* [What you have to do]
In the listing that follows, locate the line containing "registers in the" and the line containing "xor+xnor | 7 | 7 | 0.565". Retype exactly those two lines and every line between them, and nothing more.
-- Information shown follows --
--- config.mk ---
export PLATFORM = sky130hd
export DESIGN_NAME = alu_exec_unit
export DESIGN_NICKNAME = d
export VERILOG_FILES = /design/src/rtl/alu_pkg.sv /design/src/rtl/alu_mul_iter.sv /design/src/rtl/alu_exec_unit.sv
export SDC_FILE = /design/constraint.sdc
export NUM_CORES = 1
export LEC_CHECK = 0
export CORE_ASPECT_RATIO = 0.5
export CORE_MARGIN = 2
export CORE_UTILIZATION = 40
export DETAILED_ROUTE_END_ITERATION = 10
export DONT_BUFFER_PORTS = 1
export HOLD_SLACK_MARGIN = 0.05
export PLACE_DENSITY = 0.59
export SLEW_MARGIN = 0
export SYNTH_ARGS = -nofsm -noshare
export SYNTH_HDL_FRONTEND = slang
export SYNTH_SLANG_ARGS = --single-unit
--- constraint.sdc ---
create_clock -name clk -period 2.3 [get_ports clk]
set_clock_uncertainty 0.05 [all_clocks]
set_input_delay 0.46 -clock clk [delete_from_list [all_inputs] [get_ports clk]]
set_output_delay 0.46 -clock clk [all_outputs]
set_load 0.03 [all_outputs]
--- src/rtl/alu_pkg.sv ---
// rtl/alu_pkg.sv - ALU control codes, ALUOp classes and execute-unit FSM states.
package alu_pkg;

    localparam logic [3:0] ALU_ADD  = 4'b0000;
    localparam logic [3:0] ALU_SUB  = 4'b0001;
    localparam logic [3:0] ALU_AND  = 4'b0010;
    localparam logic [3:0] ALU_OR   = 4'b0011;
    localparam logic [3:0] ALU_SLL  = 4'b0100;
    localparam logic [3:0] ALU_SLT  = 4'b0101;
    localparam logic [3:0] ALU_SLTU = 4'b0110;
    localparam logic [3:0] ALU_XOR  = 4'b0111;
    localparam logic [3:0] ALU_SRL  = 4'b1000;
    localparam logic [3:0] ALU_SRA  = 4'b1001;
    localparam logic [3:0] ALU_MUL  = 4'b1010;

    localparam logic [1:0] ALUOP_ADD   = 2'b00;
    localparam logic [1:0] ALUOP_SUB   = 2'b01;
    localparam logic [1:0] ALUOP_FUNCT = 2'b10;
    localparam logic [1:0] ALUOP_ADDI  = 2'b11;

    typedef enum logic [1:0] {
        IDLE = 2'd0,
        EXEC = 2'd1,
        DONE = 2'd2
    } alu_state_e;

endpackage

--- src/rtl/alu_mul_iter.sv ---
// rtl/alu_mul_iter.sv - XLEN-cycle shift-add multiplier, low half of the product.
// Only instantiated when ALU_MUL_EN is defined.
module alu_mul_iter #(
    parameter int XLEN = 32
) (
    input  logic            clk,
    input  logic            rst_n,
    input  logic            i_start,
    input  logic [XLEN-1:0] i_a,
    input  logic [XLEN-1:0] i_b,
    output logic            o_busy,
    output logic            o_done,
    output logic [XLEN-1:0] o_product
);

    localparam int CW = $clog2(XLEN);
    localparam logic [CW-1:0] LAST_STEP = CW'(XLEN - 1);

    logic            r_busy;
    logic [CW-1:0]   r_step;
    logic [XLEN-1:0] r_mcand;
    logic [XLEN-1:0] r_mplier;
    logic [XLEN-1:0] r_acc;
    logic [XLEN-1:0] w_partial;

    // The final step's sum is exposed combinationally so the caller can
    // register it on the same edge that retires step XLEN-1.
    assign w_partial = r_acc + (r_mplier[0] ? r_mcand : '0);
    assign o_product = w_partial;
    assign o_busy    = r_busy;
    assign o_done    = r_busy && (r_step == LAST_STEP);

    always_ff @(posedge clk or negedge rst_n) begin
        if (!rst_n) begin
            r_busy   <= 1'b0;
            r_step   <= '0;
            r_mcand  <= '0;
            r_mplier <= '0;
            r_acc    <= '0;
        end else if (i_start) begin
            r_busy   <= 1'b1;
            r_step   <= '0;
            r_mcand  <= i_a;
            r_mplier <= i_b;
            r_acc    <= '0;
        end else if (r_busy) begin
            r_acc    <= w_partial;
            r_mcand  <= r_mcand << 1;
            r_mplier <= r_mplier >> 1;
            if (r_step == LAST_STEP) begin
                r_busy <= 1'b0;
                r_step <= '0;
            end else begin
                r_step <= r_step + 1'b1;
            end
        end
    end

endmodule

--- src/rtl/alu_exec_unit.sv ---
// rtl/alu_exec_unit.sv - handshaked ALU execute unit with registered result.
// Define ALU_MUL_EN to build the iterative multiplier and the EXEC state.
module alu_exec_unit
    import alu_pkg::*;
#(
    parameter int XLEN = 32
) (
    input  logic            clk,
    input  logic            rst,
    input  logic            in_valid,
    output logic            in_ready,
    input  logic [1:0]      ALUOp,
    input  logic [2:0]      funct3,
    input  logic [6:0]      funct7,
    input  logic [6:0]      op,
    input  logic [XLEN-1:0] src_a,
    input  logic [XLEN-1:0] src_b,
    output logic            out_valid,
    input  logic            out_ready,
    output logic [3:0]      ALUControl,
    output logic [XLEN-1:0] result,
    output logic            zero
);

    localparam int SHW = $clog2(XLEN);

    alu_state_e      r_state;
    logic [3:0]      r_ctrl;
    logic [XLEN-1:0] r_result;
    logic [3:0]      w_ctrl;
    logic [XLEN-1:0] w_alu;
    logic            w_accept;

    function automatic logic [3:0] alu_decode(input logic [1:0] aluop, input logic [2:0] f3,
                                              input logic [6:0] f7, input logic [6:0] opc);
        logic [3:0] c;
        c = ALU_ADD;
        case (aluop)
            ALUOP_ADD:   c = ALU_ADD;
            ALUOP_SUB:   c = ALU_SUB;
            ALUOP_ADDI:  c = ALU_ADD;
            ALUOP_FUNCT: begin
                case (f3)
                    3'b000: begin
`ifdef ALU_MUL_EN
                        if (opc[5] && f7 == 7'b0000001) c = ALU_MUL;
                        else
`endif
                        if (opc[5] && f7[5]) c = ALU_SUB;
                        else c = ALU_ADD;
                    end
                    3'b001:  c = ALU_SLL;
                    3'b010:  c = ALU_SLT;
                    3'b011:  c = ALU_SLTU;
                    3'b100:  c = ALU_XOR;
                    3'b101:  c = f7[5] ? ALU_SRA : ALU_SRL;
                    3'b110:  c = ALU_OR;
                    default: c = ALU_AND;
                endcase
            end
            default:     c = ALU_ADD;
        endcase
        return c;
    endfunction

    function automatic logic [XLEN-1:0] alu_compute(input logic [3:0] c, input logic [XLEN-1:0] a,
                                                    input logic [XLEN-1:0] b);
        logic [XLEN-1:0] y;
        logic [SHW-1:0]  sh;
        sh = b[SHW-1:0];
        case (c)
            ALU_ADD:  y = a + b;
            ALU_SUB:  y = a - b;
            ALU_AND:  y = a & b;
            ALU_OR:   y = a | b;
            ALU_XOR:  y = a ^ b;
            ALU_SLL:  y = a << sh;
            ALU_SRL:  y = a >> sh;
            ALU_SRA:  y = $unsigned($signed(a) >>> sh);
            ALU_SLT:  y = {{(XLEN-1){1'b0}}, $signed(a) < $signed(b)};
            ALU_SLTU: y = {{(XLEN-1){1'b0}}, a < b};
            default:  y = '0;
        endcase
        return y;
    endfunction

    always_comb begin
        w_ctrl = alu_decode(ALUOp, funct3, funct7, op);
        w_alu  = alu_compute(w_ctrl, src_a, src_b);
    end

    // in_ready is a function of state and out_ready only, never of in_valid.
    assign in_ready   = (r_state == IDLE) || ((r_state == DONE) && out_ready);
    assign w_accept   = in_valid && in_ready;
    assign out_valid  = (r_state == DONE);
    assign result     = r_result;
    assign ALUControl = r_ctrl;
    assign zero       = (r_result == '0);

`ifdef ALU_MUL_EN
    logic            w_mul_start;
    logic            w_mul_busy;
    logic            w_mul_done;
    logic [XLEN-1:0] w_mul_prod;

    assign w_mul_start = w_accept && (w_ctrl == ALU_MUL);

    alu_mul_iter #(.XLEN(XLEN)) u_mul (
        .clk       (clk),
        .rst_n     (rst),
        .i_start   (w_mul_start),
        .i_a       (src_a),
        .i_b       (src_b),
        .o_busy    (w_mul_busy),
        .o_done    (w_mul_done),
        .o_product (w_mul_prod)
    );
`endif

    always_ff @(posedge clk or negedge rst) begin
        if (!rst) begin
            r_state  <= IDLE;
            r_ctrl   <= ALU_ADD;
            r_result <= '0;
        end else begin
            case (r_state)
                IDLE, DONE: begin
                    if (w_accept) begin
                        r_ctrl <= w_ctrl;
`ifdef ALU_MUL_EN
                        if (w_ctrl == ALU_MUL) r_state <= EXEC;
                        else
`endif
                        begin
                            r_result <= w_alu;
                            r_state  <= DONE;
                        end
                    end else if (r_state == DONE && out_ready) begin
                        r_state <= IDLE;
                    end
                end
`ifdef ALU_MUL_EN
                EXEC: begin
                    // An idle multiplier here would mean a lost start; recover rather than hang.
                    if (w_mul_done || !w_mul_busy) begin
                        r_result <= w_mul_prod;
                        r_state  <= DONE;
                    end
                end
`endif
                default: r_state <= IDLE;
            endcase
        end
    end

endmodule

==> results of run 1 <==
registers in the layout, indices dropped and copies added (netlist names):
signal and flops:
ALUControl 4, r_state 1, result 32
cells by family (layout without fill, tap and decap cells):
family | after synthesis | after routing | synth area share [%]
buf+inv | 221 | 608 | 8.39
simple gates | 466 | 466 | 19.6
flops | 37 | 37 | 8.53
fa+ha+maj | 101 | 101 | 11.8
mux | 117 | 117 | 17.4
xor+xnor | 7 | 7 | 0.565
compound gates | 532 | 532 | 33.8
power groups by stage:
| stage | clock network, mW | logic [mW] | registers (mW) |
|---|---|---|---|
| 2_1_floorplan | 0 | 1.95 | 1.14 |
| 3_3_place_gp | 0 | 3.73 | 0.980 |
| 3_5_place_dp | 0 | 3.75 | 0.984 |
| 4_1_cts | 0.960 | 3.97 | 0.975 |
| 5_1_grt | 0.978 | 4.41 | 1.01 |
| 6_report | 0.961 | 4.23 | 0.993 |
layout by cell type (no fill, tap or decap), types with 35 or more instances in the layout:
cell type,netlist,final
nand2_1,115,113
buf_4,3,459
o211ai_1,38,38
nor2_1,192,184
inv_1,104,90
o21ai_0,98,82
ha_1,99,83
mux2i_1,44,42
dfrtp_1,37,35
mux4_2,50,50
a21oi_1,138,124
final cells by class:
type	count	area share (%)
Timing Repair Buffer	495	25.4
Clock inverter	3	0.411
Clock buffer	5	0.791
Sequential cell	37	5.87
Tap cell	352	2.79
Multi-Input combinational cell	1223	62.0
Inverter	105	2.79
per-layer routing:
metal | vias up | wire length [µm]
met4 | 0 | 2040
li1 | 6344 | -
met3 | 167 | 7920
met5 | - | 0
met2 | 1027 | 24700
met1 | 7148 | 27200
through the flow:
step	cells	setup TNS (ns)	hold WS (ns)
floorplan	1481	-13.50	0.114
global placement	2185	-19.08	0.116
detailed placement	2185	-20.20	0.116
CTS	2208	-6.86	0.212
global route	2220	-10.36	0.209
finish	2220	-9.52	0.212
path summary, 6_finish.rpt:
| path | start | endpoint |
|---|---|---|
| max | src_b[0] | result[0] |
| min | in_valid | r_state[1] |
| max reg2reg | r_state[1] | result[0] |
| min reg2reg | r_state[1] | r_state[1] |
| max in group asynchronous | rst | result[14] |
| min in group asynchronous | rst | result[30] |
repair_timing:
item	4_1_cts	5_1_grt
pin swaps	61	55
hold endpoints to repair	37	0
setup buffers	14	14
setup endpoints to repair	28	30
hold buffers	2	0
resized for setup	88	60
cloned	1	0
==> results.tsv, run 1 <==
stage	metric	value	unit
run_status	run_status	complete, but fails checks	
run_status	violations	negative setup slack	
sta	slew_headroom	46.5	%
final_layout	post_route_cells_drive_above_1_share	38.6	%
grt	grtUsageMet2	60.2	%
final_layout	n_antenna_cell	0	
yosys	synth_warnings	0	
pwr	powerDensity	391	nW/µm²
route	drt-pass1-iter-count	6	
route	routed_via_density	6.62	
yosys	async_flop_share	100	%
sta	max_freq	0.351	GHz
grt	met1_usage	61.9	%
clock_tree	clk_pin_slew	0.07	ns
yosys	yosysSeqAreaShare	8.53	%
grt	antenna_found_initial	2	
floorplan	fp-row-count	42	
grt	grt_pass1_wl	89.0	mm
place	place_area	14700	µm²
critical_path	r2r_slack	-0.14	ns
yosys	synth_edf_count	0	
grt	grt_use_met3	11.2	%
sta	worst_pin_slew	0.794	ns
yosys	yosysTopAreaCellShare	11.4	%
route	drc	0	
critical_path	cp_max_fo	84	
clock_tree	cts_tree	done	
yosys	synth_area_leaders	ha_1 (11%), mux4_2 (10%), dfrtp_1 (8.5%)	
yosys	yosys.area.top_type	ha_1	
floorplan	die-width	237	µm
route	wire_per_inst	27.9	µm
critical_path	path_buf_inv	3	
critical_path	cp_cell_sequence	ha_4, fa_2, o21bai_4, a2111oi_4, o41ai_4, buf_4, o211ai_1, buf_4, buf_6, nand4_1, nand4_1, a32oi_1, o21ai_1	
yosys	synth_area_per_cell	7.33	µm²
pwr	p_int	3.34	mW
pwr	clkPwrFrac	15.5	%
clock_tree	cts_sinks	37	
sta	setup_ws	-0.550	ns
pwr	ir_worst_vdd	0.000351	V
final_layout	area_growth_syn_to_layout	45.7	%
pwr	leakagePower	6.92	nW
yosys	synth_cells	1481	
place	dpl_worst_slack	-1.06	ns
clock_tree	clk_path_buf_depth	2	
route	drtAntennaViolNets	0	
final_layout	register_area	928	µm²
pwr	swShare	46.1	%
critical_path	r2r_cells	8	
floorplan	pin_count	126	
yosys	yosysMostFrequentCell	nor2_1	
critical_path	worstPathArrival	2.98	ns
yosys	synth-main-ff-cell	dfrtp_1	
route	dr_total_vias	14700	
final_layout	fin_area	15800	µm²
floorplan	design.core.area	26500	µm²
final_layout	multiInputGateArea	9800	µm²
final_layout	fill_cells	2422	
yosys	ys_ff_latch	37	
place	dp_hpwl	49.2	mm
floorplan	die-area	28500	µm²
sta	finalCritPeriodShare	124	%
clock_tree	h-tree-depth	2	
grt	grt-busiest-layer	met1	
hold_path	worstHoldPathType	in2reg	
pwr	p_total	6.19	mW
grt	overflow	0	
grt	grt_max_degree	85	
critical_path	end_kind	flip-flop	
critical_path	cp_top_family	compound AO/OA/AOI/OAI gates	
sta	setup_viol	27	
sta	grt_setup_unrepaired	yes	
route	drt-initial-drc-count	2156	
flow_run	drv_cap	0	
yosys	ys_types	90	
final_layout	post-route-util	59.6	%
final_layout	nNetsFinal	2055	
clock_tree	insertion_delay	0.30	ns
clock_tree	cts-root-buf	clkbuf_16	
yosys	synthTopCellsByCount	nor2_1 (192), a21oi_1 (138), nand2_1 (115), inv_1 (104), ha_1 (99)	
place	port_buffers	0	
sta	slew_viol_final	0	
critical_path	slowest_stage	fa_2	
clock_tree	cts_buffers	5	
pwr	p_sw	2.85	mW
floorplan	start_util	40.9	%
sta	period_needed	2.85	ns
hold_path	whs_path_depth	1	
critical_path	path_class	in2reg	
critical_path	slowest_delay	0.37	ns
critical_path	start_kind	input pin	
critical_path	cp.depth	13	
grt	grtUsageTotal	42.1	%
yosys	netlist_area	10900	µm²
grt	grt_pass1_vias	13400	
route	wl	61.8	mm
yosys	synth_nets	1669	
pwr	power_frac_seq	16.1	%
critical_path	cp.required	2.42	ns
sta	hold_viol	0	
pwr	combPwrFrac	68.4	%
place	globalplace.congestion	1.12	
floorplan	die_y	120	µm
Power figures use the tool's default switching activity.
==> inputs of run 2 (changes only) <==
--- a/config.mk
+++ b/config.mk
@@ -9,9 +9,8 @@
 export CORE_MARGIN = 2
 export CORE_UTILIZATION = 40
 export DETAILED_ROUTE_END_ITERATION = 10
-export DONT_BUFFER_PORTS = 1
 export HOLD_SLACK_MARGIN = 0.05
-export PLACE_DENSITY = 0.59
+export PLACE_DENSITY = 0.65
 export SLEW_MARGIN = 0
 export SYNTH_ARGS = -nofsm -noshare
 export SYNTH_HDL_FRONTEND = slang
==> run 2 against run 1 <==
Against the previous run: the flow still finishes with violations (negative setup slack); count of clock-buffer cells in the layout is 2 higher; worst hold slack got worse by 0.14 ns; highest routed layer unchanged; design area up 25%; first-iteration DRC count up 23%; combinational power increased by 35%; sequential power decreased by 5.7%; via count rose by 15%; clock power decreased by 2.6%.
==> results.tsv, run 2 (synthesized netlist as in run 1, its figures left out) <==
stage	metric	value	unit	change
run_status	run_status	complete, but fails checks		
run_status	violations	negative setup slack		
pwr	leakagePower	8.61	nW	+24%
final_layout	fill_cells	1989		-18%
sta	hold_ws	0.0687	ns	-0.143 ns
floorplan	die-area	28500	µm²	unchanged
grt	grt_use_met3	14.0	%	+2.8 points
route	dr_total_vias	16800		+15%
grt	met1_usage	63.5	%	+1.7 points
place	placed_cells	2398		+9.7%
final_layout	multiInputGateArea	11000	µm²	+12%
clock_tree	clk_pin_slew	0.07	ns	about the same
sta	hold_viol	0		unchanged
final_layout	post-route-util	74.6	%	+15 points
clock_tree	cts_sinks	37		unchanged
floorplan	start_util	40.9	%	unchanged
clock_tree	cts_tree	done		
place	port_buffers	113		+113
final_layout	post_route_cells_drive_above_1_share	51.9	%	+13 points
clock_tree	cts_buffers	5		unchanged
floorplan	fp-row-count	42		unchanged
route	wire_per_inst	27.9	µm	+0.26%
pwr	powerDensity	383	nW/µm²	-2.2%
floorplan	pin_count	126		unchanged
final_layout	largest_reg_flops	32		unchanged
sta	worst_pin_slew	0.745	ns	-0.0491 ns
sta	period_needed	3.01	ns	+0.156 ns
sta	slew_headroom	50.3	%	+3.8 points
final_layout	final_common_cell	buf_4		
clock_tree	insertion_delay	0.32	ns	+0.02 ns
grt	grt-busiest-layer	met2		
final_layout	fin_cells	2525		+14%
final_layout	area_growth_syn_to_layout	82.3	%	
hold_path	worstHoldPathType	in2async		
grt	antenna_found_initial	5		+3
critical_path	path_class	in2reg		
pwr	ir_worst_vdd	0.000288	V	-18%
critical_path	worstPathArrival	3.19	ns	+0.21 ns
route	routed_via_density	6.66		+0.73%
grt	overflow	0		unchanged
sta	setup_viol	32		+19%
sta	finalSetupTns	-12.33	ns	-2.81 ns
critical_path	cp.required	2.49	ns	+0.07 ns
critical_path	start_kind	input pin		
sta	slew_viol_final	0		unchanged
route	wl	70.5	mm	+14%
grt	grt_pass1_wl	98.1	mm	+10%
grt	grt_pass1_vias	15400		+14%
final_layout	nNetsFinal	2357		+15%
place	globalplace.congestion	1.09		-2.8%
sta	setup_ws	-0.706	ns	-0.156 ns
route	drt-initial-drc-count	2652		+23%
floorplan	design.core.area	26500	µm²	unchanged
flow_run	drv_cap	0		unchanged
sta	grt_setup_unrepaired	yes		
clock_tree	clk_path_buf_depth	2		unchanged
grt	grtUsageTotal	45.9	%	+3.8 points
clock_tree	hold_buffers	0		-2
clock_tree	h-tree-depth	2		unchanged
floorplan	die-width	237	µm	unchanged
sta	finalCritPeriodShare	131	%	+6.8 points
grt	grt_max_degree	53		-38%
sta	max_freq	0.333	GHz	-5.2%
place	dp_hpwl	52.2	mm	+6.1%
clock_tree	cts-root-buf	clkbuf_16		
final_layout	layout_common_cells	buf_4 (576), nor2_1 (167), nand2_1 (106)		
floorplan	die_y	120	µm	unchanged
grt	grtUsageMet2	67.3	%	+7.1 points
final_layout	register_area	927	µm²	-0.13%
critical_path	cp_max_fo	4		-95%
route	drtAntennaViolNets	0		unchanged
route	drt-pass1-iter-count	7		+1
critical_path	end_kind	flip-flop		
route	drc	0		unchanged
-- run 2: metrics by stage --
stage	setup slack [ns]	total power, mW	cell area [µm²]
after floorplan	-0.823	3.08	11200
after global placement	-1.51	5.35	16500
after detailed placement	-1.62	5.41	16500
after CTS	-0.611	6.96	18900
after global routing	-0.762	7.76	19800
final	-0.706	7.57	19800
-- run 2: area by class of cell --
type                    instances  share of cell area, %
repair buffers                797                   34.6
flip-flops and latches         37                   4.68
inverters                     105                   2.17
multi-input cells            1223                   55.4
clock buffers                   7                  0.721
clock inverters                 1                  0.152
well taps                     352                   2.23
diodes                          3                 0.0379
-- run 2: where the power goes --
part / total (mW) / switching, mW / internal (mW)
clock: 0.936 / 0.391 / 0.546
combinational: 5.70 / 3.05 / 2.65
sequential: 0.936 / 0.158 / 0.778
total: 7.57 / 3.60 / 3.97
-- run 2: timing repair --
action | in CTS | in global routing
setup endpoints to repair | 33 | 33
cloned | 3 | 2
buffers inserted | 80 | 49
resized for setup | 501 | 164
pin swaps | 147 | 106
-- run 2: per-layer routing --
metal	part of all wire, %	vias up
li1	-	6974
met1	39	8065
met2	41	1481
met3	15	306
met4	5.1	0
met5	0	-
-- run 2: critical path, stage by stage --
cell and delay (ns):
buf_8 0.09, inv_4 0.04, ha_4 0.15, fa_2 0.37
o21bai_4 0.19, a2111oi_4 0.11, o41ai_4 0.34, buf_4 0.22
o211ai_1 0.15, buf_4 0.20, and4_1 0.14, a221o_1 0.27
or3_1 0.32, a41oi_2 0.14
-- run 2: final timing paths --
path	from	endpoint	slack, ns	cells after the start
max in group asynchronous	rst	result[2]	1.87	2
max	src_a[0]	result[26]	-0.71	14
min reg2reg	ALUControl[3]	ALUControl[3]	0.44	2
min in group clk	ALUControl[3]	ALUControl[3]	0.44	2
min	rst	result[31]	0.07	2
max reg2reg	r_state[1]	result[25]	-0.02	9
-- Information shown concluded --
* [Answer section]
registers in the layout, indices dropped and copies added (netlist names):
signal and flops:
ALUControl 4, r_state 1, result 32
cells by family (layout without fill, tap and decap cells):
family | after synthesis | after routing | synth area share [%]
buf+inv | 221 | 608 | 8.39
simple gates | 466 | 466 | 19.6
flops | 37 | 37 | 8.53
fa+ha+maj | 101 | 101 | 11.8
mux | 117 | 117 | 17.4
xor+xnor | 7 | 7 | 0.565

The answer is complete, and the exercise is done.